**EXERCISE INSTRUCTIONS**
From the opening line of the records through the line bearing "fetch_entry_t ent0_q, ent0_d;", set down every line exactly.

**Collected data**
============================================================
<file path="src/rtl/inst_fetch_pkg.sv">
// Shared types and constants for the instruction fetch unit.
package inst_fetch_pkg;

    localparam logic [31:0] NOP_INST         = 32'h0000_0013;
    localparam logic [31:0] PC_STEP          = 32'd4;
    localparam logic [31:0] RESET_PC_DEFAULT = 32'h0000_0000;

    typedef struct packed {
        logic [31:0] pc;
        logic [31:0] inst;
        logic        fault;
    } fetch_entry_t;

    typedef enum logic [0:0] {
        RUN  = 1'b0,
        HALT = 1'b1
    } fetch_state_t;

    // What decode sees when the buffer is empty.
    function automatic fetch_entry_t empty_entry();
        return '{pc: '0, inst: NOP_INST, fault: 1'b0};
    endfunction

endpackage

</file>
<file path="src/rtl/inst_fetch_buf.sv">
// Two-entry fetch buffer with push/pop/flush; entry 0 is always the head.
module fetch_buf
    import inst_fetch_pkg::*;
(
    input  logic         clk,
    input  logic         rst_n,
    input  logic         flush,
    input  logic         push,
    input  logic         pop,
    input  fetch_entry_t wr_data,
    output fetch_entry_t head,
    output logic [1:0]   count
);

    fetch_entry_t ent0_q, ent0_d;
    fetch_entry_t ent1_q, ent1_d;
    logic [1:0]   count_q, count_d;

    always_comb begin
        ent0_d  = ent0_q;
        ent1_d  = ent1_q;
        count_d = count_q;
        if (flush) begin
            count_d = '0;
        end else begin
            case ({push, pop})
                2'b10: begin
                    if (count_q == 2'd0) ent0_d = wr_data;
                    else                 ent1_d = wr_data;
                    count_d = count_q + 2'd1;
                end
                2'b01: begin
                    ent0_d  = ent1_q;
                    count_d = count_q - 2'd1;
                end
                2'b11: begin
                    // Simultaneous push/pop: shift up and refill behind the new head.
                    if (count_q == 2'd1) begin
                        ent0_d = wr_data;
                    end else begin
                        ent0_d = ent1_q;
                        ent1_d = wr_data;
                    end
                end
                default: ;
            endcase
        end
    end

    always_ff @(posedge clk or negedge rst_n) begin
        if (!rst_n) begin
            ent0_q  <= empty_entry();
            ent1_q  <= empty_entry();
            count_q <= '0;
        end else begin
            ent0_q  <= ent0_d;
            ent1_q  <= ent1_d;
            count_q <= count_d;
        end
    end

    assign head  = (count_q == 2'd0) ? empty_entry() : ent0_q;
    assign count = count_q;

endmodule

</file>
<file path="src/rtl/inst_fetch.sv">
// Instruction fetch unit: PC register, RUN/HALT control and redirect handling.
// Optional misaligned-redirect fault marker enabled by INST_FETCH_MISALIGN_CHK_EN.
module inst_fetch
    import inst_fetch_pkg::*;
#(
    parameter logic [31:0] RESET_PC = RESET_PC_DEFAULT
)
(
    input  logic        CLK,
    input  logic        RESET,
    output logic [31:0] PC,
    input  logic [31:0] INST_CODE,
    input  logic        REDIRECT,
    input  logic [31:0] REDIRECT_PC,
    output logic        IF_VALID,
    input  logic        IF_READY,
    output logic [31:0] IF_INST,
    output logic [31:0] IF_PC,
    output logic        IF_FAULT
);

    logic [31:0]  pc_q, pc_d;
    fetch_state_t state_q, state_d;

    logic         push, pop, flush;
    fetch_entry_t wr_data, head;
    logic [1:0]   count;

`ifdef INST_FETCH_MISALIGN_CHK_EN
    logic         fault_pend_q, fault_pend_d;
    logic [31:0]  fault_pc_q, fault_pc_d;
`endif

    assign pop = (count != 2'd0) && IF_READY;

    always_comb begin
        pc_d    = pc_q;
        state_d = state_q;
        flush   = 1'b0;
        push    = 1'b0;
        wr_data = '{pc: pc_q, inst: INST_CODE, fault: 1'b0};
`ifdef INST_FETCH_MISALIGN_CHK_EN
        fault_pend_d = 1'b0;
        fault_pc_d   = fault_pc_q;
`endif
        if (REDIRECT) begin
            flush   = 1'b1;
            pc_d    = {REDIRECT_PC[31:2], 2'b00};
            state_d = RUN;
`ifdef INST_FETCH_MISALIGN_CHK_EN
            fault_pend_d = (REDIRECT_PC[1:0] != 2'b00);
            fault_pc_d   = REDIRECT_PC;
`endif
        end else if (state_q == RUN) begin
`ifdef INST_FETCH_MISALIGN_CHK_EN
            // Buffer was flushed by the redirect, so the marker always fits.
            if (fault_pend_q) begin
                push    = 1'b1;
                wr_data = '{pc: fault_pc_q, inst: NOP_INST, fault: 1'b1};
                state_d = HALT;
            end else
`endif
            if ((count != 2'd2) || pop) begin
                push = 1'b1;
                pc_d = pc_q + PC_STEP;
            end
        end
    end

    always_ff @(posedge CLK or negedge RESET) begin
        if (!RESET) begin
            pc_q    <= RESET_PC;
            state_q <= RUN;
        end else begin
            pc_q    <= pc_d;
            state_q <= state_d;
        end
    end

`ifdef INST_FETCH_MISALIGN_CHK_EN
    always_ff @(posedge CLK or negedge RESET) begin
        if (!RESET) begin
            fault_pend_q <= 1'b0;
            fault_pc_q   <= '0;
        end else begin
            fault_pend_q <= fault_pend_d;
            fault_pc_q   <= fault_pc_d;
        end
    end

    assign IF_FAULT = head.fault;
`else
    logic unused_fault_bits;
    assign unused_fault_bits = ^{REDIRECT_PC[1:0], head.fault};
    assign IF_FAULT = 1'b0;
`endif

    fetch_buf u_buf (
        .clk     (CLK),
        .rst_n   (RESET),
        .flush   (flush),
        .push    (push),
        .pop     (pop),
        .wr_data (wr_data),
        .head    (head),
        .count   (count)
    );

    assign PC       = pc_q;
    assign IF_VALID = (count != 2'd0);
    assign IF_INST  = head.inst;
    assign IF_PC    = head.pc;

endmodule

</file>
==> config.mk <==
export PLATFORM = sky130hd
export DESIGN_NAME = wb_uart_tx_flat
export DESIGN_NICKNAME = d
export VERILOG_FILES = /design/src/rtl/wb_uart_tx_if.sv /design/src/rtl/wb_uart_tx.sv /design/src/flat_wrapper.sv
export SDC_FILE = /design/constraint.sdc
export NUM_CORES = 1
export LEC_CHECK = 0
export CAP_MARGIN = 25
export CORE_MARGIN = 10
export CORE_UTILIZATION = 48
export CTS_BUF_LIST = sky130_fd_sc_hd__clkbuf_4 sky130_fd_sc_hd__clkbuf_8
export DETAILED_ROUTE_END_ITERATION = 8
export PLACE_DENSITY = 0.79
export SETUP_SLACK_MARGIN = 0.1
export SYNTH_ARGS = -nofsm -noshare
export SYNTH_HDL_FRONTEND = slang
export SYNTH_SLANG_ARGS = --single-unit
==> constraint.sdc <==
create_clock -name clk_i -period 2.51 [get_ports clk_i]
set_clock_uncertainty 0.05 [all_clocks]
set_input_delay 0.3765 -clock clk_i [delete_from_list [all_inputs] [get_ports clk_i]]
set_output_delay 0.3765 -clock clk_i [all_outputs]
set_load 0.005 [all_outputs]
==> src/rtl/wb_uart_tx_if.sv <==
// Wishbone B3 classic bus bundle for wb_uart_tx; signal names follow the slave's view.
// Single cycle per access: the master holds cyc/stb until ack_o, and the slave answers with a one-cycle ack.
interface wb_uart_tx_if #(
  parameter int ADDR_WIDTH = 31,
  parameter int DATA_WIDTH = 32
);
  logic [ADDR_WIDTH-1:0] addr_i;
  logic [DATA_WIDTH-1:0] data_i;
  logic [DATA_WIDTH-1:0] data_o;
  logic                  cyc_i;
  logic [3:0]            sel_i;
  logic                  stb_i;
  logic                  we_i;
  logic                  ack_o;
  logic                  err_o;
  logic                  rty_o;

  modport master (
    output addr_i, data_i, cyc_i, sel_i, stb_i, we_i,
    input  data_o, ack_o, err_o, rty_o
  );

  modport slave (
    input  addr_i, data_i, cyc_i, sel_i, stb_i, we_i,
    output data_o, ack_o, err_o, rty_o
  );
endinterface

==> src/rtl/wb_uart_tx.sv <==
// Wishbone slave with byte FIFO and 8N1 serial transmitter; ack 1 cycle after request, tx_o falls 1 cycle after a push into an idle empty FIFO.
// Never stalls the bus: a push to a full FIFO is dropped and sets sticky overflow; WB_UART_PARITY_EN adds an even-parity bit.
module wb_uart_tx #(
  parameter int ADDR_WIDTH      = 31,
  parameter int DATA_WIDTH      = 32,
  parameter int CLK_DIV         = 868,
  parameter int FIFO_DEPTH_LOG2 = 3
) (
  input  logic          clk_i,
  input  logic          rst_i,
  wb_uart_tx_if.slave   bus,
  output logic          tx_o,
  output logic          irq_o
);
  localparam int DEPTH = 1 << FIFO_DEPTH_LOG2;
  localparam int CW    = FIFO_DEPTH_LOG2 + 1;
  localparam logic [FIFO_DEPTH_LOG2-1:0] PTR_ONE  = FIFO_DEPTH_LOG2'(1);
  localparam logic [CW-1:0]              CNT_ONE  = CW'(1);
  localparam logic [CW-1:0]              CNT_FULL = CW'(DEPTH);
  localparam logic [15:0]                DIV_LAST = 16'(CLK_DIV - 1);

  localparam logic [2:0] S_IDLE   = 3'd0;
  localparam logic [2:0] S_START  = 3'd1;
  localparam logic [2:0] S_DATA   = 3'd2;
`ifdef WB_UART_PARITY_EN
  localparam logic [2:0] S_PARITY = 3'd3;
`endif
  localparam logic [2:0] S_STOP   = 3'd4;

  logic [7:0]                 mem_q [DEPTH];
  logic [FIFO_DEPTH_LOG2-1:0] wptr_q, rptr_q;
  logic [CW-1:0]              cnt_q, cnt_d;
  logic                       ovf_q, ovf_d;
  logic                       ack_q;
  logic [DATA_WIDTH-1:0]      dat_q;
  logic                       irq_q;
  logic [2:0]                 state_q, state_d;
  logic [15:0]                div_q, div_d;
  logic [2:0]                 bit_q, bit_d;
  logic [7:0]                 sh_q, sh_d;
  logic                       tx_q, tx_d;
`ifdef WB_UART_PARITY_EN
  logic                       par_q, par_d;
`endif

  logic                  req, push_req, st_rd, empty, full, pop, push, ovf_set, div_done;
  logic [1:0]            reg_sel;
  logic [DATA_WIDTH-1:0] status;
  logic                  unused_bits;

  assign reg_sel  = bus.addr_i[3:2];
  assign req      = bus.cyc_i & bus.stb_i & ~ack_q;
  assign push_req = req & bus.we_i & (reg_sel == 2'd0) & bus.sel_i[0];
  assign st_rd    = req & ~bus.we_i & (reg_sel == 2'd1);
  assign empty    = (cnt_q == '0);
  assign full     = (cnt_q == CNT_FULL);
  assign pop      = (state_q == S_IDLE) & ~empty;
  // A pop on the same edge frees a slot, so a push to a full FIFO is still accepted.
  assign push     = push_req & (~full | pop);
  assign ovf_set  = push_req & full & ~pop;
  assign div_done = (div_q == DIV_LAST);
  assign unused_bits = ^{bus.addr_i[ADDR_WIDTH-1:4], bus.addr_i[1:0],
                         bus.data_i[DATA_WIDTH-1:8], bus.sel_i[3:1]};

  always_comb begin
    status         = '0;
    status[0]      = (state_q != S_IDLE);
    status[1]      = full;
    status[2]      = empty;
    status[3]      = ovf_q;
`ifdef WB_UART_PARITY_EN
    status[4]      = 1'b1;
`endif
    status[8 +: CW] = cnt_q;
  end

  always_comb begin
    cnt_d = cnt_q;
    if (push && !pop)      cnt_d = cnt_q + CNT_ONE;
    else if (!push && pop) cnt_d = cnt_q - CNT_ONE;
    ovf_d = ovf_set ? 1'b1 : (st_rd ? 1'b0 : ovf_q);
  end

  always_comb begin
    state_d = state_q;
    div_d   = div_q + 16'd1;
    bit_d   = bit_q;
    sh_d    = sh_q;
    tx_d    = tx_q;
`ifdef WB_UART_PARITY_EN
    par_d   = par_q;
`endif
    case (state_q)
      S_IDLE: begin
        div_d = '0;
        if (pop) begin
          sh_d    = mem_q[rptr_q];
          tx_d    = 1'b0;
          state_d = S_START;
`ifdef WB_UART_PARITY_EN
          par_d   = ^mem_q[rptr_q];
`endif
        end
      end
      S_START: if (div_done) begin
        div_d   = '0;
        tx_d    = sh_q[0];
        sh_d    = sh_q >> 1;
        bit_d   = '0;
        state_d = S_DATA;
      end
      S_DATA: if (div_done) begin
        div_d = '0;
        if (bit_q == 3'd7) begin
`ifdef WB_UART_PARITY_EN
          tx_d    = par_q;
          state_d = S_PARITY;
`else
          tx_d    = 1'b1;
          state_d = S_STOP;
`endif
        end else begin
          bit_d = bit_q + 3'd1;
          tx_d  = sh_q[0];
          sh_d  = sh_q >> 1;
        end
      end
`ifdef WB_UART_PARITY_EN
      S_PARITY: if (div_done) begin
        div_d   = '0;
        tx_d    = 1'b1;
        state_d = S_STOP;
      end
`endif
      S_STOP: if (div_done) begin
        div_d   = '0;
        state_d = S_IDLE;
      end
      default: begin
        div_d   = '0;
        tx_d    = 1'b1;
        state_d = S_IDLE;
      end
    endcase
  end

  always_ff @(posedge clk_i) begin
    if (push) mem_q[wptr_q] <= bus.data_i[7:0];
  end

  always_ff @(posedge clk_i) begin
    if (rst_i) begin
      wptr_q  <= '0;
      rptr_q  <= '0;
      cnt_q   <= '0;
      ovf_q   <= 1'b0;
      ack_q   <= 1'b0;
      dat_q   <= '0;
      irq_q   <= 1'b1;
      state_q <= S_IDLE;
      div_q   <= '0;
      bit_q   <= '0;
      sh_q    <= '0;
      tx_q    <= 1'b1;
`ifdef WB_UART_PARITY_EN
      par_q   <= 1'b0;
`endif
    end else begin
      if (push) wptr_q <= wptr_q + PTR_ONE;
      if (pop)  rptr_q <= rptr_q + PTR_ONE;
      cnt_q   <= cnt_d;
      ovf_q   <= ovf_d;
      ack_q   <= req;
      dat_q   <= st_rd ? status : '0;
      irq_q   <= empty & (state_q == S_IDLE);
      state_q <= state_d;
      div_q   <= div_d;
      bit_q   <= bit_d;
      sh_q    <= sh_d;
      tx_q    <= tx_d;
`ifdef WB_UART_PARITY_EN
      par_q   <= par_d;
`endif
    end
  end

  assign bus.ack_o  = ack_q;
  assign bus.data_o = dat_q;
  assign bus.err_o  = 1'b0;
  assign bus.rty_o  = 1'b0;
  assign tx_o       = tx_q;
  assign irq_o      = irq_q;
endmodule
============================================================
**YOUR RESPONSE**
<file path="src/rtl/inst_fetch_pkg.sv">
// Shared types and constants for the instruction fetch unit.
package inst_fetch_pkg;

    localparam logic [31:0] NOP_INST         = 32'h0000_0013;
    localparam logic [31:0] PC_STEP          = 32'd4;
    localparam logic [31:0] RESET_PC_DEFAULT = 32'h0000_0000;

    typedef struct packed {
        logic [31:0] pc;
        logic [31:0] inst;
        logic        fault;
    } fetch_entry_t;

    typedef enum logic [0:0] {
        RUN  = 1'b0,
        HALT = 1'b1
    } fetch_state_t;

    // What decode sees when the buffer is empty.
    function automatic fetch_entry_t empty_entry();
        return '{pc: '0, inst: NOP_INST, fault: 1'b0};
    endfunction

endpackage

</file>
<file path="src/rtl/inst_fetch_buf.sv">
// Two-entry fetch buffer with push/pop/flush; entry 0 is always the head.
module fetch_buf
    import inst_fetch_pkg::*;
(
    input  logic         clk,
    input  logic         rst_n,
    input  logic         flush,
    input  logic         push,
    input  logic         pop,
    input  fetch_entry_t wr_data,
    output fetch_entry_t head,
    output logic [1:0]   count
);

    fetch_entry_t ent0_q, ent0_d;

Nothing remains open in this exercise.